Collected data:
*-*-*

File: src/rtl/peak_pkg.sv
// Shared definitions for the PEAK decode stage: instruction-vector bit
// positions, RV32I opcodes, immediate formats and the decoded bundle type.
package peak_pkg;

  localparam int unsigned PEAK_INST_W = 40;

  // One-hot instruction vector bit positions
  localparam int unsigned INST_LUI    = 0;
  localparam int unsigned INST_AUIPC  = 1;
  localparam int unsigned INST_JAL    = 2;
  localparam int unsigned INST_JALR   = 3;
  localparam int unsigned INST_BEQ    = 4;
  localparam int unsigned INST_BNE    = 5;
  localparam int unsigned INST_BLT    = 6;
  localparam int unsigned INST_BGE    = 7;
  localparam int unsigned INST_BLTU   = 8;
  localparam int unsigned INST_BGEU   = 9;
  localparam int unsigned INST_LB     = 10;
  localparam int unsigned INST_LH     = 11;
  localparam int unsigned INST_LW     = 12;
  localparam int unsigned INST_LBU    = 13;
  localparam int unsigned INST_LHU    = 14;
  localparam int unsigned INST_SB     = 15;
  localparam int unsigned INST_SH     = 16;
  localparam int unsigned INST_SW     = 17;
  localparam int unsigned INST_ADDI   = 18;
  localparam int unsigned INST_SLTI   = 19;
  localparam int unsigned INST_SLTIU  = 20;
  localparam int unsigned INST_XORI   = 21;
  localparam int unsigned INST_ORI    = 22;
  localparam int unsigned INST_ANDI   = 23;
  localparam int unsigned INST_SLLI   = 24;
  localparam int unsigned INST_SRLI   = 25;
  localparam int unsigned INST_SRAI   = 26;
  localparam int unsigned INST_ADD    = 27;
  localparam int unsigned INST_SUB    = 28;
  localparam int unsigned INST_SLL    = 29;
  localparam int unsigned INST_SLT    = 30;
  localparam int unsigned INST_SLTU   = 31;
  localparam int unsigned INST_XOR    = 32;
  localparam int unsigned INST_SRL    = 33;
  localparam int unsigned INST_SRA    = 34;
  localparam int unsigned INST_OR     = 35;
  localparam int unsigned INST_AND    = 36;
  localparam int unsigned INST_FENCE  = 37;
  localparam int unsigned INST_ECALL  = 38;
  localparam int unsigned INST_EBREAK = 39;

  // Full 7-bit opcodes (bits [1:0] included, so non-32-bit words never match)
  localparam logic [6:0] OPC_LUI      = 7'b0110111;
  localparam logic [6:0] OPC_AUIPC    = 7'b0010111;
  localparam logic [6:0] OPC_JAL      = 7'b1101111;
  localparam logic [6:0] OPC_JALR     = 7'b1100111;
  localparam logic [6:0] OPC_BRANCH   = 7'b1100011;
  localparam logic [6:0] OPC_LOAD     = 7'b0000011;
  localparam logic [6:0] OPC_STORE    = 7'b0100011;
  localparam logic [6:0] OPC_OP_IMM   = 7'b0010011;
  localparam logic [6:0] OPC_OP       = 7'b0110011;
  localparam logic [6:0] OPC_MISC_MEM = 7'b0001111;
  localparam logic [6:0] OPC_SYSTEM   = 7'b1110011;

  localparam logic [6:0] FUNCT7_BASE = 7'b0000000;
  localparam logic [6:0] FUNCT7_ALT  = 7'b0100000;

  localparam logic [31:0] WORD_ECALL  = 32'h0000_0073;
  localparam logic [31:0] WORD_EBREAK = 32'h0010_0073;

  typedef enum logic [2:0] {
    ImmI,
    ImmS,
    ImmB,
    ImmU,
    ImmJ,
    ImmNone
  } imm_fmt_t;

  typedef struct packed {
    logic [PEAK_INST_W-1:0] inst;
    logic [4:0]             rd;
    logic [4:0]             rs1;
    logic [4:0]             rs2;
    logic [31:0]            imm;
    logic [31:0]            pc;
    logic                   illegal;
  } peak_bundle_t;

endpackage

File: src/rtl/peak_decode_if.sv
// Fetch-to-decode and decode-to-execute handshake bundle.
interface peak_decode_if;
  import peak_pkg::*;

  logic                   I_VALID;
  logic                   I_READY;
  logic [31:0]            I_INST;
  logic [31:0]            I_PC;
  logic                   O_VALID;
  logic                   O_READY;
  logic [PEAK_INST_W-1:0] O_INST;
  logic [4:0]             O_RD;
  logic [4:0]             O_RS1;
  logic [4:0]             O_RS2;
  logic [31:0]            O_IMM;
  logic [31:0]            O_PC;
  logic                   O_ILLEGAL;

  // Environment side: drives fetch words and execute ready
  modport master (
    output I_VALID, I_INST, I_PC, O_READY,
    input  I_READY, O_VALID, O_INST, O_RD, O_RS1, O_RS2, O_IMM, O_PC, O_ILLEGAL
  );

  // Decoder side
  modport slave (
    input  I_VALID, I_INST, I_PC, O_READY,
    output I_READY, O_VALID, O_INST, O_RD, O_RS1, O_RS2, O_IMM, O_PC, O_ILLEGAL
  );

endinterface

File: src/rtl/peak_decode_comb.sv
// Purely combinational RV32I word -> decoded bundle.
// Optional feature macro: PEAK_DECODE_ILLEGAL_EN (drives the illegal flag).
module peak_decode_comb
  import peak_pkg::*;
(
  input  logic [31:0]  i_inst,
  input  logic [31:0]  i_pc,
  output peak_bundle_t o_bundle
);

  logic [6:0]             w_opcode;
  logic [2:0]             w_funct3;
  logic [6:0]             w_funct7;
  logic [PEAK_INST_W-1:0] w_vec;
  imm_fmt_t               w_fmt;
  logic                   w_shift;
  logic [31:0]            w_imm;

  assign w_opcode = i_inst[6:0];
  assign w_funct3 = i_inst[14:12];
  assign w_funct7 = i_inst[31:25];

  // Opcode/funct decode into the one-hot vector and immediate format
  always_comb begin
    w_vec   = '0;
    w_fmt   = ImmNone;
    w_shift = 1'b0;
    case (w_opcode)
      OPC_LUI: begin
        w_fmt = ImmU;
        w_vec[INST_LUI] = 1'b1;
      end
      OPC_AUIPC: begin
        w_fmt = ImmU;
        w_vec[INST_AUIPC] = 1'b1;
      end
      OPC_JAL: begin
        w_fmt = ImmJ;
        w_vec[INST_JAL] = 1'b1;
      end
      OPC_JALR: begin
        w_fmt = ImmI;
        if (w_funct3 == 3'b000) w_vec[INST_JALR] = 1'b1;
      end
      OPC_BRANCH: begin
        w_fmt = ImmB;
        case (w_funct3)
          3'b000:  w_vec[INST_BEQ]  = 1'b1;
          3'b001:  w_vec[INST_BNE]  = 1'b1;
          3'b100:  w_vec[INST_BLT]  = 1'b1;
          3'b101:  w_vec[INST_BGE]  = 1'b1;
          3'b110:  w_vec[INST_BLTU] = 1'b1;
          3'b111:  w_vec[INST_BGEU] = 1'b1;
          default: ;
        endcase
      end
      OPC_LOAD: begin
        w_fmt = ImmI;
        case (w_funct3)
          3'b000:  w_vec[INST_LB]  = 1'b1;
          3'b001:  w_vec[INST_LH]  = 1'b1;
          3'b010:  w_vec[INST_LW]  = 1'b1;
          3'b100:  w_vec[INST_LBU] = 1'b1;
          3'b101:  w_vec[INST_LHU] = 1'b1;
          default: ;
        endcase
      end
      OPC_STORE: begin
        w_fmt = ImmS;
        case (w_funct3)
          3'b000:  w_vec[INST_SB] = 1'b1;
          3'b001:  w_vec[INST_SH] = 1'b1;
          3'b010:  w_vec[INST_SW] = 1'b1;
          default: ;
        endcase
      end
      OPC_OP_IMM: begin
        w_fmt = ImmI;
        case (w_funct3)
          3'b000: w_vec[INST_ADDI]  = 1'b1;
          3'b010: w_vec[INST_SLTI]  = 1'b1;
          3'b011: w_vec[INST_SLTIU] = 1'b1;
          3'b100: w_vec[INST_XORI]  = 1'b1;
          3'b110: w_vec[INST_ORI]   = 1'b1;
          3'b111: w_vec[INST_ANDI]  = 1'b1;
          3'b001: begin
            w_shift = 1'b1;
            if (w_funct7 == FUNCT7_BASE) w_vec[INST_SLLI] = 1'b1;
          end
          3'b101: begin
            w_shift = 1'b1;
            if (w_funct7 == FUNCT7_BASE)     w_vec[INST_SRLI] = 1'b1;
            else if (w_funct7 == FUNCT7_ALT) w_vec[INST_SRAI] = 1'b1;
          end
          default: ;
        endcase
      end
      OPC_OP: begin
        w_fmt = ImmNone;
        if (w_funct7 == FUNCT7_BASE) begin
          case (w_funct3)
            3'b000:  w_vec[INST_ADD]  = 1'b1;
            3'b001:  w_vec[INST_SLL]  = 1'b1;
            3'b010:  w_vec[INST_SLT]  = 1'b1;
            3'b011:  w_vec[INST_SLTU] = 1'b1;
            3'b100:  w_vec[INST_XOR]  = 1'b1;
            3'b101:  w_vec[INST_SRL]  = 1'b1;
            3'b110:  w_vec[INST_OR]   = 1'b1;
            3'b111:  w_vec[INST_AND]  = 1'b1;
            default: ;
          endcase
        end else if (w_funct7 == FUNCT7_ALT) begin
          case (w_funct3)
            3'b000:  w_vec[INST_SUB] = 1'b1;
            3'b101:  w_vec[INST_SRA] = 1'b1;
            default: ;
          endcase
        end
      end
      OPC_MISC_MEM: begin
        w_fmt = ImmI;
        if (w_funct3 == 3'b000) w_vec[INST_FENCE] = 1'b1;
      end
      OPC_SYSTEM: begin
        w_fmt = ImmI;
        if (i_inst == WORD_ECALL)       w_vec[INST_ECALL]  = 1'b1;
        else if (i_inst == WORD_EBREAK) w_vec[INST_EBREAK] = 1'b1;
      end
      default: ;
    endcase
  end

  // Immediate assembly; shift-immediates carry a clean zero-extended shamt
  always_comb begin
    w_imm = '0;
    case (w_fmt)
      ImmI:    w_imm = {{20{i_inst[31]}}, i_inst[31:20]};
      ImmS:    w_imm = {{20{i_inst[31]}}, i_inst[31:25], i_inst[11:7]};
      ImmB:    w_imm = {{19{i_inst[31]}}, i_inst[31], i_inst[7], i_inst[30:25],
                        i_inst[11:8], 1'b0};
      ImmU:    w_imm = {i_inst[31:12], 12'b0};
      ImmJ:    w_imm = {{11{i_inst[31]}}, i_inst[31], i_inst[19:12], i_inst[20],
                        i_inst[30:21], 1'b0};
      default: w_imm = '0;
    endcase
    if (w_shift) w_imm = {27'b0, i_inst[24:20]};
  end

  assign o_bundle.inst = w_vec;
  assign o_bundle.rd   = i_inst[11:7];
  assign o_bundle.rs1  = i_inst[19:15];
  assign o_bundle.rs2  = i_inst[24:20];
  assign o_bundle.imm  = w_imm;
  assign o_bundle.pc   = i_pc;

`ifdef PEAK_DECODE_ILLEGAL_EN
  assign o_bundle.illegal = ~(|w_vec);
`else
  assign o_bundle.illegal = 1'b0;
`endif

endmodule

File: src/rtl/peak_decode.sv
// PEAK decode stage: input-side combinational decode feeding a two-entry
// elastic buffer (output register + skid entry) with a registered ready.
// Optional feature macro: PEAK_DECODE_ILLEGAL_EN (see peak_decode_comb).
module peak_decode
  import peak_pkg::*;
(
  input logic          CLK,
  input logic          RST,
  input logic          FLUSH,
  peak_decode_if.slave bus
);

  typedef enum logic [1:0] {
    StEmpty,
    StOne,
    StFull
  } buf_state_t;

  buf_state_t   r_state;
  logic         r_o_valid;
  logic         r_i_ready;
  peak_bundle_t r_or;
  peak_bundle_t r_sk;
  peak_bundle_t w_dec;
  logic         w_accept;

  peak_decode_comb u_comb (
    .i_inst   (bus.I_INST),
    .i_pc     (bus.I_PC),
    .o_bundle (w_dec)
  );

  assign w_accept = bus.I_VALID & r_i_ready;

  // Elastic buffer FSM; valid/ready flags are registered alongside the state
  always_ff @(posedge CLK or posedge RST) begin
    if (RST) begin
      r_state   <= StEmpty;
      r_o_valid <= 1'b0;
      r_i_ready <= 1'b1;
      r_or      <= '0;
      r_sk      <= '0;
    end else if (FLUSH) begin
      r_state   <= StEmpty;
      r_o_valid <= 1'b0;
      r_i_ready <= 1'b1;
    end else begin
      case (r_state)
        StEmpty: begin
          if (w_accept) begin
            r_or      <= w_dec;
            r_o_valid <= 1'b1;
            r_state   <= StOne;
          end
        end
        StOne: begin
          if (w_accept && bus.O_READY) begin
            r_or <= w_dec;
          end else if (w_accept) begin
            r_sk      <= w_dec;
            r_i_ready <= 1'b0;
            r_state   <= StFull;
          end else if (bus.O_READY) begin
            r_o_valid <= 1'b0;
            r_state   <= StEmpty;
          end
        end
        StFull: begin
          if (bus.O_READY) begin
            r_or      <= r_sk;
            r_i_ready <= 1'b1;
            r_state   <= StOne;
          end
        end
        default: begin
          r_state   <= StEmpty;
          r_o_valid <= 1'b0;
          r_i_ready <= 1'b1;
        end
      endcase
    end
  end

  assign bus.I_READY   = r_i_ready;
  assign bus.O_VALID   = r_o_valid;
  assign bus.O_INST    = r_or.inst;
  assign bus.O_RD      = r_or.rd;
  assign bus.O_RS1     = r_or.rs1;
  assign bus.O_RS2     = r_or.rs2;
  assign bus.O_IMM     = r_or.imm;
  assign bus.O_PC      = r_or.pc;
  assign bus.O_ILLEGAL = r_or.illegal;

endmodule

File: src/flat_wrapper.sv
// flat-port wrapper written by rule: the top's interface ports become plain ports
module peak_decode_flat import peak_pkg::*;
  (CLK, RST, FLUSH, bus_I_VALID, bus_I_INST, bus_I_PC, bus_O_READY, bus_I_READY, bus_O_VALID, bus_O_INST, bus_O_RD, bus_O_RS1, bus_O_RS2, bus_O_IMM, bus_O_PC, bus_O_ILLEGAL);
  peak_decode_if bus_i ();
  input logic CLK;
  input logic RST;
  input logic FLUSH;
  input wire logic [$bits(bus_i.I_VALID)-1:0] bus_I_VALID;
  input wire logic [$bits(bus_i.I_INST)-1:0] bus_I_INST;
  input wire logic [$bits(bus_i.I_PC)-1:0] bus_I_PC;
  input wire logic [$bits(bus_i.O_READY)-1:0] bus_O_READY;
  output wire logic [$bits(bus_i.I_READY)-1:0] bus_I_READY;
  output wire logic [$bits(bus_i.O_VALID)-1:0] bus_O_VALID;
  output wire logic [$bits(bus_i.O_INST)-1:0] bus_O_INST;
  output wire logic [$bits(bus_i.O_RD)-1:0] bus_O_RD;
  output wire logic [$bits(bus_i.O_RS1)-1:0] bus_O_RS1;
  output wire logic [$bits(bus_i.O_RS2)-1:0] bus_O_RS2;
  output wire logic [$bits(bus_i.O_IMM)-1:0] bus_O_IMM;
  output wire logic [$bits(bus_i.O_PC)-1:0] bus_O_PC;
  output wire logic [$bits(bus_i.O_ILLEGAL)-1:0] bus_O_ILLEGAL;
  assign bus_i.I_VALID = bus_I_VALID;
  assign bus_i.I_INST = bus_I_INST;
  assign bus_i.I_PC = bus_I_PC;
  assign bus_i.O_READY = bus_O_READY;
  assign bus_I_READY = bus_i.I_READY;
  assign bus_O_VALID = bus_i.O_VALID;
  assign bus_O_INST = bus_i.O_INST;
  assign bus_O_RD = bus_i.O_RD;
  assign bus_O_RS1 = bus_i.O_RS1;
  assign bus_O_RS2 = bus_i.O_RS2;
  assign bus_O_IMM = bus_i.O_IMM;
  assign bus_O_PC = bus_i.O_PC;
  assign bus_O_ILLEGAL = bus_i.O_ILLEGAL;
  peak_decode u_core (.CLK(CLK), .RST(RST), .FLUSH(FLUSH), .bus(bus_i));
endmodule
File: config.mk
export PLATFORM = sky130hd
export DESIGN_NAME = peak_decode_flat
export DESIGN_NICKNAME = d
export VERILOG_FILES = /design/src/rtl/peak_pkg.sv /design/src/rtl/peak_decode_if.sv /design/src/rtl/peak_decode_comb.sv /design/src/rtl/peak_decode.sv /design/src/flat_wrapper.sv
export SDC_FILE = /design/constraint.sdc
export NUM_CORES = 1
export LEC_CHECK = 0
export ABC_AREA = 1
export BUFFER_PORTS_ARGS = -buffer_cell sky130_fd_sc_hd__clkbuf_2
export CORE_MARGIN = 5
export CORE_UTILIZATION = 30
export DETAILED_ROUTE_END_ITERATION = 12
export PLACE_DENSITY = 0.48
export SYNTH_ARGS = -nofsm -noshare
export SYNTH_HDL_FRONTEND = slang
export SYNTH_HIERARCHICAL = 1
export SYNTH_SLANG_ARGS = --single-unit
File: constraint.sdc
create_clock -name CLK -period 14.3 [get_ports CLK]
set_input_delay 0.715 -clock CLK [delete_from_list [all_inputs] [get_ports CLK]]
set_output_delay 0.715 -clock CLK [all_outputs]
set_load 0.02 [all_outputs]
## Word level (Yosys, flattened, before mapping)

Index checks and enable logic that the tools add are counted.

| operators by class | value |
|---|---|
| equality and inequality tests | 39 |
| muxes and demuxes | 61 |
| bitwise gates (word level) | 3 |
| reductions and logical operators | 14 |

Operators by type and width:

| operator | number |
|---|---|
| $mux W120 | 3 |
| $pmux W120 S3 | 1 |
| $pmux W32 S5 | 1 |
| $mux W1 | 36 |
| $eq A32 B21 Y1 const B | 1 |
| $eq A32 B7 Y1 const B | 1 |
| $mux W32 | 1 |
| $eq A7 B6 Y1 const B | 4 |
| $eq A7 B7 Y1 const B | 4 |
| $mux W2 | 9 |
| $eq A3 B3 Y1 const B | 5 |
| $pmux W3 S5 | 1 |
| $eq A7 B5 Y1 const B | 2 |
| $eq A3 B2 Y1 const B | 4 |
| $ne A3 B3 Y1 const B | 4 |
| $reduce_and A4 Y1 | 3 |
| $mux W10 | 1 |
| $mux W5 | 2 |
| $reduce_and A5 Y1 | 2 |
| $mux W9 | 1 |
| $eq A7 B2 Y1 const B | 1 |
| $eq A7 B4 Y1 const B | 1 |
| $logic_not A7 Y1 | 1 |
| $eq A3 B1 Y1 const B | 2 |
| 18 further kinds | 26 |

| storage, ports and cells | value |
|---|---|
| bits in registers | 243 |
| input port bits | 69 |
| output and inout port bits | 122 |
| logic and storage cells | 133 |

## Depth between registers and ports, before layout

| logic depth | value |
|---|---|
| depth in word-level cells | 8 |
| depth in mapped cells | 14 |
| mapped depth without buffers | 13 |

## Modules after synthesis

Netlist, hierarchy kept.

Modules (own cells, without submodules):

| module | instances | cells an instance | area an instance (um^2) | seq. area each (um^2) |
|---|---|---|---|---|
| peak_decode | 1 | 1340 | 10841.6 | 6107.1 |
| peak_decode_comb | 1 | 333 | 1711.6 | 0.0 |

## Worst setup path after synthesis

OpenSTA, ideal clock, no wires.

| path | value |
|---|---|
| path type | input to register |
| from | input bus_I_INST[1] |
| to | register u_core.r_or, in the netlist u_core/bus.O_IMM[21] |
| library setup time | 66 ps |
| data arrival time | 1980 ps |
| data required time | 14234 ps |
| path slack | 12254 ps |
| cell stages on the path | 13 |
| buffers on the path | 1 |
| cell sequence | nand2_1 inv_1 nand2_2 inv_2 nand2_2 nand3_2 nand2_1 buf_4 a21oi_2 inv_1 o21ai_0 nand3_1 nand2_1 |

RTL lines:

| item | RTL line | RTL |
|---|---|---|
| start: declaration | flat_wrapper.sv:9 | `input wire logic [$bits(bus_i.I_INST)-1:0] bus_I_INST;` |
| end signal: assignment | peak_decode.sv:51 | `r_or <= w_dec;` |
| end signal: assignment | peak_decode.sv:58 | `r_or <= w_dec;` |
| end signal: assignment | peak_decode.sv:70 | `r_or <= r_sk;` |
| end: declaration | peak_decode.sv:22 | `peak_bundle_t r_or;` |

## Worst setup path in the final report

| path | value |
|---|---|
| from | register u_core.r_state[0] |
| to | register u_core/r_sk[50] (netlist name) |

| on the way | value |
|---|---|
| word-level cells in the longest chain between the ends | 2 |

RTL lines:

| item | RTL line | RTL |
|---|---|---|
| start: declaration | peak_decode.sv:19 | `buf_state_t r_state;` |
| start signal: assignment | peak_decode.sv:38 | `r_state <= StEmpty;` |
| start signal: assignment | peak_decode.sv:44 | `r_state <= StEmpty;` |
| start signal: assignment | peak_decode.sv:53 | `r_state <= StOne;` |
| $eq A2 B1 Y1 | peak_decode.sv:48 | `case (r_state)` |
| $reduce_and A4 Y1 (no source line) | - |  |
| end signal: assignment | peak_decode.sv:60 | `r_sk <= w_dec;` |
| end: declaration | peak_decode.sv:23 | `peak_bundle_t r_sk;` |

No other way between the ends.
A chain may end at the register's enable or synchronous reset.

==> run metrics <==
status=complete, no violations; top-area cell type share of the netlist area=about half; worst setup path start=u_core/r_state[0]; Hold Fails Final Rpt=0; Yosys reg bits=approximately 240; synth top area cells=dfrtp_1, nand2_1, o21ai_0, nand3_1, inv_1; crit path launch type=register; r2r setup slk=roughly 11 ns; kind of critical path=reg2reg; H-tree depth=1; combinational share of power=24.4%; vias=10700; r2r endpoint=u_core/r_sk[50]; vias in the first global route=around 10000; share of layout cells above drive strength 1=roughly 16%; async set-reset flop share out of synthesis=100%; Setup violations, final=0; first-pass GRT wire length=~60000 um; unrepaired setup endpoints after global routing=false; fill count=4558; Post-Synthesis Cells=1673; Seq pwr share=41.8%; Mapped Nets=~1700; Pwr Density=approximately 170 mW/mm^2; cell taking the most area after synthesis=dfrtp_1; largest net degree at the start of global routing=about 120; post-route ant nets=0; Least-Margin Pin Slew=1.02 ns; Rows=between 70 and 80; Routability Congestion=between 0.8 and 0.9; Final Max Tran Viols=0; nets=~1800; Clock Skew=approximately 0.0096 ns; CP Cell Sequence=inv_2, nor2_4, nand4_4, buf_4, buf_4, o21ai_0; switch share=33.7%; CP Max Fanout=120; Final Cycle Share=between 20% and 30%; DR vias/cell=4.63; sequential area share after synthesis=48.6%; min-delay worst type=in2async; global route overflow=0; most used cell, CP=buf_4; peak supply drop=between 0.07 and 0.08 mV; P_int=around 1.6 mW; Clock Power Share=33.8%; clk buf depth=3; Setup Buffers After CTS=0; Placed Instance Area=between 0.01 and 0.015 mm^2; reg2reg start=u_core/r_state[0]; Core Region=~0.042 mm^2; number of synthesized flops with an enable pin=0; slowest CP cell=buf_4; Max Cap Violations=0; synthesized area=roughly 0.013 mm^2; initial antenna violation count=10; # port buffers=190; path depth of the worst reg2reg path=6; cts repair resizes=0; Die Height=about 210 um; crit path capture type=register; highest clock rate=0.333 GHz; end of the critical path=u_core/r_sk[50]; drt initial violations=between 800 and 900; TNS Setup=0 ns; Commonest cells post-synth=nand2_1, dfrtp_1, o21ai_0; crit path DAT=3.39 ns; Area Overhead vs Synth=15.1%; Hold-fix buffers, CTS=0; Avg Cell Area, Syn=~7.5 um^2; insertion delay to the later sink of the worst-skew pair=about 0.55 ns; Post-route DRC=0; top_reg_cell synth=dfrtp_1; Die Footprint=approximately 0.046 mm^2; CTS tree=built; final period demand of the worst path=around 3.0 ns; most instantiated library cell after synthesis=nand2_1; drt total wl=~37000 um; Synthesis Warnings=6; wire length per cell=about 16 um; fin area=0.0144 mm^2; Sinks on Clock Net=244; CTS buffer count=30; slew margin rel.=between 30% and 40%; gr usage total=between 10% and 20%; Pleak=between 7 and 8 nW; chip width=215 um; NetSw=0.804 mW; CTS clk-pin slew, worst paths=0.06 ns; Final HPWL DP=about 24000 um; CP max stage delay=a little over 0.9 ns; Initial Util=30.1%; Root Buffer=clkbuf_16; Detailed Routing Iterations Pass 1=5; Netlist cell types=35; I/O pins=about 190; Critical Path RT=~15 ns
cells by family (layout without fill, tap and decap cells):
group / count (synthesis) / in the layout / synth area share (%)
DFF: 244 / 244 / 48.6
other: 1 / 4 / 0.0299
buffers and inverters: 306 / 412 / 12.0
AOI/OAI and AO/OA: 285 / 285 / 11.9
and+or+nand+nor: 837 / 837 / 27.5
per-stage QoR:
step / cells / hold WS, ns / util [%] / worst slack [ns] / total power, mW
2_1_floorplan: 1673 / 0.453 / - / 6.89 / 1.42
3_3_place_gp: 2262 / 0.454 / 32.1 / 10.96 / 1.59
3_5_place_dp: 2262 / 0.458 / 32.1 / 10.88 / 1.61
4_1_cts: 2318 / 0.345 / 34.6 / 11.21 / 2.43
5_1_grt: 2319 / 0.351 / 34.7 / 10.93 / 2.55
6_report: 2321 / 0.275 / 34.7 / 11.30 / 2.39
flip-flops by register name, summed over array words and instances, names as in the netlist:
signal,flops
u_core/bus.O_INST,40
u_core/bus.O_PC,32
u_core/r_sk,120
u_core/bus.O_RS1,5
u_core/bus.O_IMM,32
u_core/r_state,2
u_core/bus.O_ILLEGAL,1
u_core/bus.O_RD,5
u_core/bus.I_READY,1
u_core/bus.O_VALID,1
u_core/bus.O_RS2,5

*-*-*

→ TASK GOAL: Return a word-for-word copy of the lines above from the one holding "end else begin" through the one holding "end else if (bus.O_READY) begin", with both of them included and nothing besides.

→ EXERCISE ANSWER:
    end else begin
      case (r_state)
        StEmpty: begin
          if (w_accept) begin
            r_or      <= w_dec;
            r_o_valid <= 1'b1;
            r_state   <= StOne;
          end
        end
        StOne: begin
          if (w_accept && bus.O_READY) begin
            r_or <= w_dec;
          end else if (w_accept) begin
            r_sk      <= w_dec;
            r_i_ready <= 1'b0;
            r_state   <= StFull;
          end else if (bus.O_READY) begin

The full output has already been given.